→ WHAT YOU HAVE TO DO
Go over the entries below line by line, copying each one that contains the word "oMUsiWd".

[SUPPLIED DATA Boundary: Start]

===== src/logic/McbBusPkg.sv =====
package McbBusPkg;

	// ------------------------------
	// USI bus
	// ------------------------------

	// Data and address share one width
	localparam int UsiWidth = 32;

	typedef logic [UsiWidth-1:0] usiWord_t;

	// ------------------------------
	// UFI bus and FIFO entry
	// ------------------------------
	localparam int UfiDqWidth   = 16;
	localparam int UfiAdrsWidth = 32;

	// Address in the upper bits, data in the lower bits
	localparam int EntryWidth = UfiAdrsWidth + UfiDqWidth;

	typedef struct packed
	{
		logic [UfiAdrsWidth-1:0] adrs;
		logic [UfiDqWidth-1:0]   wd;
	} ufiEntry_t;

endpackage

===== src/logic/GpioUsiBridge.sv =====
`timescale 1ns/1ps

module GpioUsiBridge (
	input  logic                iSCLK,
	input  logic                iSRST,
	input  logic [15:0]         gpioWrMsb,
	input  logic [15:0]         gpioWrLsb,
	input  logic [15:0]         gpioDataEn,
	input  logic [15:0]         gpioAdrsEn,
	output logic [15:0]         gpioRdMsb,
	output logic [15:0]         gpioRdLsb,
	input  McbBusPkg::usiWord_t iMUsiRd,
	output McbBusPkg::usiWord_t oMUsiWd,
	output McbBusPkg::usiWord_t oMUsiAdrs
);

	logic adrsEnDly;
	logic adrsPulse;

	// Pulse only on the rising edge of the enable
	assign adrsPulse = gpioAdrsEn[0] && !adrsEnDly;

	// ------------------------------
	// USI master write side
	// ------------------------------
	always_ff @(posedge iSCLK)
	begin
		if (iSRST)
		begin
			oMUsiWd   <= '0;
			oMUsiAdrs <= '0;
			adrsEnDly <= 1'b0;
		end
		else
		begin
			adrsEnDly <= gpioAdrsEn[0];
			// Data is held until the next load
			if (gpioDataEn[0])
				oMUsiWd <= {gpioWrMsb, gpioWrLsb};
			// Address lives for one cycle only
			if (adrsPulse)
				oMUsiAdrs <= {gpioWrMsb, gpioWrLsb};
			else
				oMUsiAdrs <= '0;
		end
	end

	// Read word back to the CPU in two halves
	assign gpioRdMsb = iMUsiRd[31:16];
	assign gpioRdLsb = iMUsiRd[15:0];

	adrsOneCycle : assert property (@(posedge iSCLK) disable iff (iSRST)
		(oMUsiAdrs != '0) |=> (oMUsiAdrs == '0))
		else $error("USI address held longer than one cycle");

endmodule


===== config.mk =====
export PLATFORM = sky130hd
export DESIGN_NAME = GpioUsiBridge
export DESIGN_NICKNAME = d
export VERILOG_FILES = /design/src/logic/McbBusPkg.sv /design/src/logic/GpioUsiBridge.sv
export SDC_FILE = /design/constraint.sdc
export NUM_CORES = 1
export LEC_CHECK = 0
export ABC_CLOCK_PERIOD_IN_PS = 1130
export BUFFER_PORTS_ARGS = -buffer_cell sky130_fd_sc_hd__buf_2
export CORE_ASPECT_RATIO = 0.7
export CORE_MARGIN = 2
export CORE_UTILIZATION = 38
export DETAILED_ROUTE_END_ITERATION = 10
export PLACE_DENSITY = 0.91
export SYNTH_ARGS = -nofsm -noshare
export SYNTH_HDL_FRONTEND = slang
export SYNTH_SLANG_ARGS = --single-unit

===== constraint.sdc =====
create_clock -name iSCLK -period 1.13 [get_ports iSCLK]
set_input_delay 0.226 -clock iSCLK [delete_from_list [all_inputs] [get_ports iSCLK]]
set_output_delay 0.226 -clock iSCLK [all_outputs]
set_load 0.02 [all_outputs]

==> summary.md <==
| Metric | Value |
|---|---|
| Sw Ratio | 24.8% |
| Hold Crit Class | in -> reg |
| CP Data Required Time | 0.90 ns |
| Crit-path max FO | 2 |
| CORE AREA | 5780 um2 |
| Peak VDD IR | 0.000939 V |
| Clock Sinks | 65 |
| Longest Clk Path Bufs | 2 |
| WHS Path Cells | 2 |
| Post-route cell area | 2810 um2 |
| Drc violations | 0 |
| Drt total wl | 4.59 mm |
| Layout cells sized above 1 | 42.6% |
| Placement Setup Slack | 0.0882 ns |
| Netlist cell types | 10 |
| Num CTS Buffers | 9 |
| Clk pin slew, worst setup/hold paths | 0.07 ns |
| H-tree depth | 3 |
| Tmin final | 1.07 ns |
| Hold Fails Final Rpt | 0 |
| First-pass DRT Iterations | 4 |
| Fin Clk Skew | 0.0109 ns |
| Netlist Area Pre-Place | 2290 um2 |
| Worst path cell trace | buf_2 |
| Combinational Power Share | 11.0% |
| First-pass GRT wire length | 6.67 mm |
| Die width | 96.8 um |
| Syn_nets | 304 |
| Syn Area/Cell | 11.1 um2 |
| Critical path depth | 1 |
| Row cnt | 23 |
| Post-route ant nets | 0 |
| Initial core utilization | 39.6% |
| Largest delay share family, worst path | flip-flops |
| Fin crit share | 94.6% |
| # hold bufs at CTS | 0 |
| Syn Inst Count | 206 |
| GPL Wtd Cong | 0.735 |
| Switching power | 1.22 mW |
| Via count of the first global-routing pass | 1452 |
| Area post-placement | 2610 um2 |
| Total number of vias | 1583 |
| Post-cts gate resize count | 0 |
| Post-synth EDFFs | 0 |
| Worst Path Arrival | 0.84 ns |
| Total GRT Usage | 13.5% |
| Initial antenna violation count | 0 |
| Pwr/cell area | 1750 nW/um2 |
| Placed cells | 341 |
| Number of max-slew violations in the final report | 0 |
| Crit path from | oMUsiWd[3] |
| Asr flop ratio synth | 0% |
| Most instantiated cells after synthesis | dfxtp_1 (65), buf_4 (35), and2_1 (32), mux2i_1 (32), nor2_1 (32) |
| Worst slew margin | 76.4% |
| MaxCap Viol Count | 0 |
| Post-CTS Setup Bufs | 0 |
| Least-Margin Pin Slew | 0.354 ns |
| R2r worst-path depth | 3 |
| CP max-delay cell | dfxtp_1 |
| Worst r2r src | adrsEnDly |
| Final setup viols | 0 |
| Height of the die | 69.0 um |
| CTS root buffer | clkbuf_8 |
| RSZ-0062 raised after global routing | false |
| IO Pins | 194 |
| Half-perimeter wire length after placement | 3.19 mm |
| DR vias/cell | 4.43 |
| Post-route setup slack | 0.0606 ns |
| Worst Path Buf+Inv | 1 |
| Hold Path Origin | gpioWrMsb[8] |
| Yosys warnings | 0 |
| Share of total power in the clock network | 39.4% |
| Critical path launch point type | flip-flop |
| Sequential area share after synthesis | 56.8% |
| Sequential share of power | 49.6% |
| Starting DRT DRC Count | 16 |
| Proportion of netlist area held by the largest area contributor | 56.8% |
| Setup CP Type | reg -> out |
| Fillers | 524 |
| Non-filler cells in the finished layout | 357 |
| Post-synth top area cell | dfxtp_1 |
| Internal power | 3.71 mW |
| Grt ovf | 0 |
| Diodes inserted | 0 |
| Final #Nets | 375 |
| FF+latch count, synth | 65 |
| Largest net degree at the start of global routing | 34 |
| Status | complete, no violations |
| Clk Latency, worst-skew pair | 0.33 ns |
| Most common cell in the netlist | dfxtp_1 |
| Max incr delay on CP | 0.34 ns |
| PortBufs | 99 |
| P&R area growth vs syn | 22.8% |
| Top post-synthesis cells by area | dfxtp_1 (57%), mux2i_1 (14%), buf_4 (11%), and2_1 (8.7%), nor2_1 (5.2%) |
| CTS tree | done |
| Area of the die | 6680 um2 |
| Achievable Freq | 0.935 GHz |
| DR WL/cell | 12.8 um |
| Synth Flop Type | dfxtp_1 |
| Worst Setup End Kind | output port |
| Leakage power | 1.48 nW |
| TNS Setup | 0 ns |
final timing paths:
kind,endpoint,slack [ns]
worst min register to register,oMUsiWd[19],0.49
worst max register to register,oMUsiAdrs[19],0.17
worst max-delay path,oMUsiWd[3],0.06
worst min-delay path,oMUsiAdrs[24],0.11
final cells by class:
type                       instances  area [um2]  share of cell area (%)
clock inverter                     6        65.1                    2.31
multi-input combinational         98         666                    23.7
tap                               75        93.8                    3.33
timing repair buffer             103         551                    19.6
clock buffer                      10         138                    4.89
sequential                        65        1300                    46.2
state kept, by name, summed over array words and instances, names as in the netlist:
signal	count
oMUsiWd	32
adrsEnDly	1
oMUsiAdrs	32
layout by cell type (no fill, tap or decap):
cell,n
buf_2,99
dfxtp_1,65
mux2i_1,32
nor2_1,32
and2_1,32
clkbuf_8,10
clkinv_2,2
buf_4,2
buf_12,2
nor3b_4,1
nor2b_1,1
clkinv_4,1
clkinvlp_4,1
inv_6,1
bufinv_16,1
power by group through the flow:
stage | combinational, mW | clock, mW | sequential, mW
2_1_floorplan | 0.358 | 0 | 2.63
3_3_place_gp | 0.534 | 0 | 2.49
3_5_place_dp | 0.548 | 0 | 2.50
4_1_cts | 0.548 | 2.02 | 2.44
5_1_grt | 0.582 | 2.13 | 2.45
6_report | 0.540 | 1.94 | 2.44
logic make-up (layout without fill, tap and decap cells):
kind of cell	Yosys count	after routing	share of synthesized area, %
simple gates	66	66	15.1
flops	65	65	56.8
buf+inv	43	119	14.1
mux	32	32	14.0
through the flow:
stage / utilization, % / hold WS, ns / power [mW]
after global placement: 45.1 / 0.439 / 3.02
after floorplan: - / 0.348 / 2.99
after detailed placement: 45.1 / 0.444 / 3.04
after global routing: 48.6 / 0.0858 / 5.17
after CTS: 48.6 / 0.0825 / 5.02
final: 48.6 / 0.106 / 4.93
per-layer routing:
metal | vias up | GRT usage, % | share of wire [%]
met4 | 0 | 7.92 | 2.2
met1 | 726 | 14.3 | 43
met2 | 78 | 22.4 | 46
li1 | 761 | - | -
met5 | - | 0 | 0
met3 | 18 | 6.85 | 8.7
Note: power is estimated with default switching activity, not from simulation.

[SUPPLIED DATA Boundary: End]

→ TASK SOLUTION
	output McbBusPkg::usiWord_t oMUsiWd,
			oMUsiWd   <= '0;
				oMUsiWd <= {gpioWrMsb, gpioWrLsb};
| Crit path from | oMUsiWd[3] |
worst min register to register,oMUsiWd[19],0.49
worst max-delay path,oMUsiWd[3],0.06
oMUsiWd	32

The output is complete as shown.